Bob has set up three web servers on Windows Server 2008 IIS 7.0. Bob has followed all the recommendations for securing the operating system and IIS. These servers are going to run numerous e-commerce websites that are projected to bring in thousands of dollars a day. Bob is still concerned about the security of these servers because of the potential for financial loss. Bob has asked his company’s firewall administrator to set the firewall to inspect all incoming traffic on ports 80 and 443 to ensure that no malicious data is getting into the network.
Why will this not be possible?
A.
Firewalls cannot inspect traffic coming through port 443
B.
Firewalls can only inspect outbound traffic
C.
Firewalls cannot inspect traffic at all, they can only block or allow certain ports
D.
Firewalls cannot inspect traffic coming through port 80
Firewalls can block ports but a statefull inspection firewall can inspect traffic. That having been said firewalls, IDS and IPS are blind to SSL, SSH or other encrypted traffic.

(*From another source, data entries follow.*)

## src/rtl/tag_phase_seq_if.sv

```systemverilog
// tag_phase_seq_if: AXI-Stream phase output bundle (tdata/tvalid/tready/tlast) with master/slave views
interface tag_phase_seq_if #(
    parameter int PHASE_WIDTH = 24,
    parameter int NCH         = 2
);
    logic [NCH*PHASE_WIDTH-1:0] tdata;
    logic                       tvalid;
    logic                       tready;
    logic                       tlast;
    modport master (output tdata, tvalid, tlast, input tready);
    modport slave  (input tdata, tvalid, tlast, output tready);
endinterface

```

## src/rtl/tag_phase_seq.sv

```systemverilog
// tag_phase_seq: symbol/location phase sequencer with per-channel offsets; TAG_PHASE_SEQ_DITHER_EN adds LFSR output dither
module tag_phase_seq #(
    parameter int PHASE_WIDTH = 24,
    parameter int CNT_WIDTH   = 24,
    parameter int NSYMB_WIDTH = 16,
    parameter int NLOC_WIDTH  = 3,
    parameter int NCH         = 2,
    parameter int DITHER_BITS = 4
) (
    input  logic                       clk,
    input  logic                       reset_n,
    input  logic                       srst,
    input  logic                       start,
    input  logic                       cfg_oneshot,
    input  logic [CNT_WIDTH-1:0]       cfg_nsig,
    input  logic [NSYMB_WIDTH-1:0]     cfg_nsymb,
    input  logic [NLOC_WIDTH-1:0]      cfg_nloc,
    input  logic [PHASE_WIDTH-1:0]     cfg_start_ph,
    input  logic [PHASE_WIDTH-1:0]     cfg_start_ph_inc,
    input  logic [PHASE_WIDTH-1:0]     cfg_dph_inc,
    input  logic [PHASE_WIDTH-1:0]     cfg_nph_shift,
    input  logic [NCH*PHASE_WIDTH-1:0] cfg_ch_offset,
    tag_phase_seq_if.master            m_phase,
    output logic                       busy,
    output logic                       sync_ready,
    output logic                       cfg_err,
    output logic [NSYMB_WIDTH-1:0]     symb_n,
    output logic [NLOC_WIDTH-1:0]      loc_n
);
    localparam logic [1:0] IDLE = 2'd0, RUN = 2'd1, DONE = 2'd2;
    typedef struct packed {
        logic [1:0]                 state;
        logic                       oneshot;
        logic [CNT_WIDTH-1:0]       nsig;
        logic [NSYMB_WIDTH-1:0]     nsymb;
        logic [NLOC_WIDTH-1:0]      nloc;
        logic [PHASE_WIDTH-1:0]     start_ph;
        logic [PHASE_WIDTH-1:0]     start_ph_inc;
        logic [PHASE_WIDTH-1:0]     dph_inc;
        logic [PHASE_WIDTH-1:0]     nph_shift;
        logic [NCH*PHASE_WIDTH-1:0] ch_offset;
        logic [PHASE_WIDTH-1:0]     phase;
        logic [PHASE_WIDTH-1:0]     inc;
        logic [PHASE_WIDTH-1:0]     sph;
        logic [CNT_WIDTH-1:0]       ncount;
        logic [NSYMB_WIDTH-1:0]     symb;
        logic [NLOC_WIDTH-1:0]      loc;
        logic [NCH*PHASE_WIDTH-1:0] tdata;
        logic                       tvalid;
        logic                       tlast;
        logic                       sync_ready;
        logic                       cfg_err;
    } regs_t;
    regs_t q, d;
    logic cfg_ok, go, hs, eos, eol, eop;
    logic [PHASE_WIDTH-1:0] dith;
    assign cfg_ok = |cfg_nsig && |cfg_nsymb && |cfg_nloc;
    assign go     = q.state == IDLE && start && cfg_ok;
    assign hs     = q.tvalid && m_phase.tready;
    assign eos    = q.ncount == q.nsig;
    assign eol    = eos && q.symb == q.nsymb;
    assign eop    = eol && q.loc == q.nloc - 1'b1;
`ifdef TAG_PHASE_SEQ_DITHER_EN
    logic [15:0] lfsr, lfsr_d;
    assign lfsr_d = hs ? {lfsr[14:0], lfsr[15] ^ lfsr[13] ^ lfsr[12] ^ lfsr[10]} : lfsr;
    assign dith   = PHASE_WIDTH'(lfsr_d[DITHER_BITS-1:0]);
    // Dither generator steps once per accepted sample
    always_ff @(posedge clk or negedge reset_n)
        if (!reset_n) lfsr <= 16'hACE1;
        else lfsr <= srst ? 16'hACE1 : lfsr_d;
`else
    logic [DITHER_BITS-1:0] dbits;
    assign dbits = '0;
    assign dith  = PHASE_WIDTH'(dbits);
`endif
    // Next state: latch config on accepted start, step sample/symbol/location on each handshake
    always_comb begin
        d            = q;
        d.state      = q.state == IDLE ? (go ? RUN : IDLE)
                     : q.state == RUN  ? (hs && eop && q.oneshot ? DONE : RUN)
                     : IDLE;
        d.tvalid     = d.state == RUN;
        d.sync_ready = hs && eop;
        d.cfg_err    = q.state == IDLE && start && !cfg_ok;
        if (go) begin
            d.oneshot      = cfg_oneshot;
            d.nsig         = cfg_nsig;
            d.nsymb        = cfg_nsymb;
            d.nloc         = cfg_nloc;
            d.start_ph     = cfg_start_ph;
            d.start_ph_inc = cfg_start_ph_inc;
            d.dph_inc      = cfg_dph_inc;
            d.nph_shift    = cfg_nph_shift;
            d.ch_offset    = cfg_ch_offset;
        end
        if (go || (hs && eol)) begin
            d.phase  = d.start_ph;
            d.inc    = d.start_ph_inc;
            d.sph    = d.start_ph - d.nph_shift;
            d.ncount = CNT_WIDTH'(1);
            d.symb   = NSYMB_WIDTH'(1);
            d.loc    = go || eop ? '0 : q.loc + 1'b1;
        end else if (hs && eos) begin
            d.phase  = q.sph;
            d.sph    = q.sph - q.nph_shift;
            d.inc    = q.inc + q.dph_inc;
            d.ncount = CNT_WIDTH'(1);
            d.symb   = q.symb + 1'b1;
        end else if (hs) begin
            d.phase  = q.phase + q.inc;
            d.ncount = q.ncount + 1'b1;
        end
        if (go || hs) begin
            for (int k = 0; k < NCH; k++)
                d.tdata[k*PHASE_WIDTH +: PHASE_WIDTH] = (d.phase + d.ch_offset[k*PHASE_WIDTH +: PHASE_WIDTH]) ^ dith;
            d.tlast = d.ncount == d.nsig;
        end
    end
    // All state clears on async reset or sync clear; srst wins over start and handshakes
    always_ff @(posedge clk or negedge reset_n)
        if (!reset_n) q <= '0;
        else q <= srst ? '0 : d;
    assign m_phase.tdata  = q.tdata;
    assign m_phase.tvalid = q.tvalid;
    assign m_phase.tlast  = q.tlast;
    assign busy           = q.state != IDLE;
    assign sync_ready     = q.sync_ready;
    assign cfg_err        = q.cfg_err;
    assign symb_n         = q.symb;
    assign loc_n          = q.loc;
endmodule

```

## src/flat_wrapper.sv

```systemverilog
// flat-port wrapper written by rule: the top's interface ports become plain ports
module tag_phase_seq_flat 
#(
    parameter int PHASE_WIDTH = 24,
    parameter int CNT_WIDTH   = 24,
    parameter int NSYMB_WIDTH = 16,
    parameter int NLOC_WIDTH  = 3,
    parameter int NCH         = 2,
    parameter int DITHER_BITS = 4
)
  (clk, reset_n, srst, start, cfg_oneshot, cfg_nsig, cfg_nsymb, cfg_nloc, cfg_start_ph, cfg_start_ph_inc, cfg_dph_inc, cfg_nph_shift, cfg_ch_offset, busy, sync_ready, cfg_err, symb_n, loc_n, m_phase_tdata, m_phase_tvalid, m_phase_tlast, m_phase_tready);
  tag_phase_seq_if #(.PHASE_WIDTH(PHASE_WIDTH), .NCH(NCH)) m_phase_i ();
  input  logic clk;
  input  logic reset_n;
  input  logic srst;
  input  logic start;
  input  logic cfg_oneshot;
  input  logic [CNT_WIDTH-1:0] cfg_nsig;
  input  logic [NSYMB_WIDTH-1:0] cfg_nsymb;
  input  logic [NLOC_WIDTH-1:0] cfg_nloc;
  input  logic [PHASE_WIDTH-1:0] cfg_start_ph;
  input  logic [PHASE_WIDTH-1:0] cfg_start_ph_inc;
  input  logic [PHASE_WIDTH-1:0] cfg_dph_inc;
  input  logic [PHASE_WIDTH-1:0] cfg_nph_shift;
  input  logic [NCH*PHASE_WIDTH-1:0] cfg_ch_offset;
  output logic busy;
  output logic sync_ready;
  output logic cfg_err;
  output logic [NSYMB_WIDTH-1:0] symb_n;
  output logic [NLOC_WIDTH-1:0] loc_n;
  output wire logic [$bits(m_phase_i.tdata)-1:0] m_phase_tdata;
  output wire logic [$bits(m_phase_i.tvalid)-1:0] m_phase_tvalid;
  output wire logic [$bits(m_phase_i.tlast)-1:0] m_phase_tlast;
  input wire logic [$bits(m_phase_i.tready)-1:0] m_phase_tready;
  assign m_phase_tdata = m_phase_i.tdata;
  assign m_phase_tvalid = m_phase_i.tvalid;
  assign m_phase_tlast = m_phase_i.tlast;
  assign m_phase_i.tready = m_phase_tready;
  tag_phase_seq #(.PHASE_WIDTH(PHASE_WIDTH), .CNT_WIDTH(CNT_WIDTH), .NSYMB_WIDTH(NSYMB_WIDTH), .NLOC_WIDTH(NLOC_WIDTH), .NCH(NCH), .DITHER_BITS(DITHER_BITS)) u_core (.clk(clk), .reset_n(reset_n), .srst(srst), .start(start), .cfg_oneshot(cfg_oneshot), .cfg_nsig(cfg_nsig), .cfg_nsymb(cfg_nsymb), .cfg_nloc(cfg_nloc), .cfg_start_ph(cfg_start_ph), .cfg_start_ph_inc(cfg_start_ph_inc), .cfg_dph_inc(cfg_dph_inc), .cfg_nph_shift(cfg_nph_shift), .cfg_ch_offset(cfg_ch_offset), .m_phase(m_phase_i), .busy(busy), .sync_ready(sync_ready), .cfg_err(cfg_err), .symb_n(symb_n), .loc_n(loc_n));
endmodule
```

Not entirely true if they do SSL intercept. This may break some applications (usually in-house ones that don’t expect SSL errors) but most web-sites will still function without user knowledge.
At that point it’s not a “firewall” by the definition of this old test. They must mean just ports and protocols allowed or disallowed. Also, keep in mind, the questino said from all kinds of attacks. So what about sqli or ssi on his vulnerable server? The firewall will not stop this kind of activity. What if I created an upload form on a vulnerable web page on that server and uploaded a virus/worm to that server, what does a FW have to do with that protection? Nothing!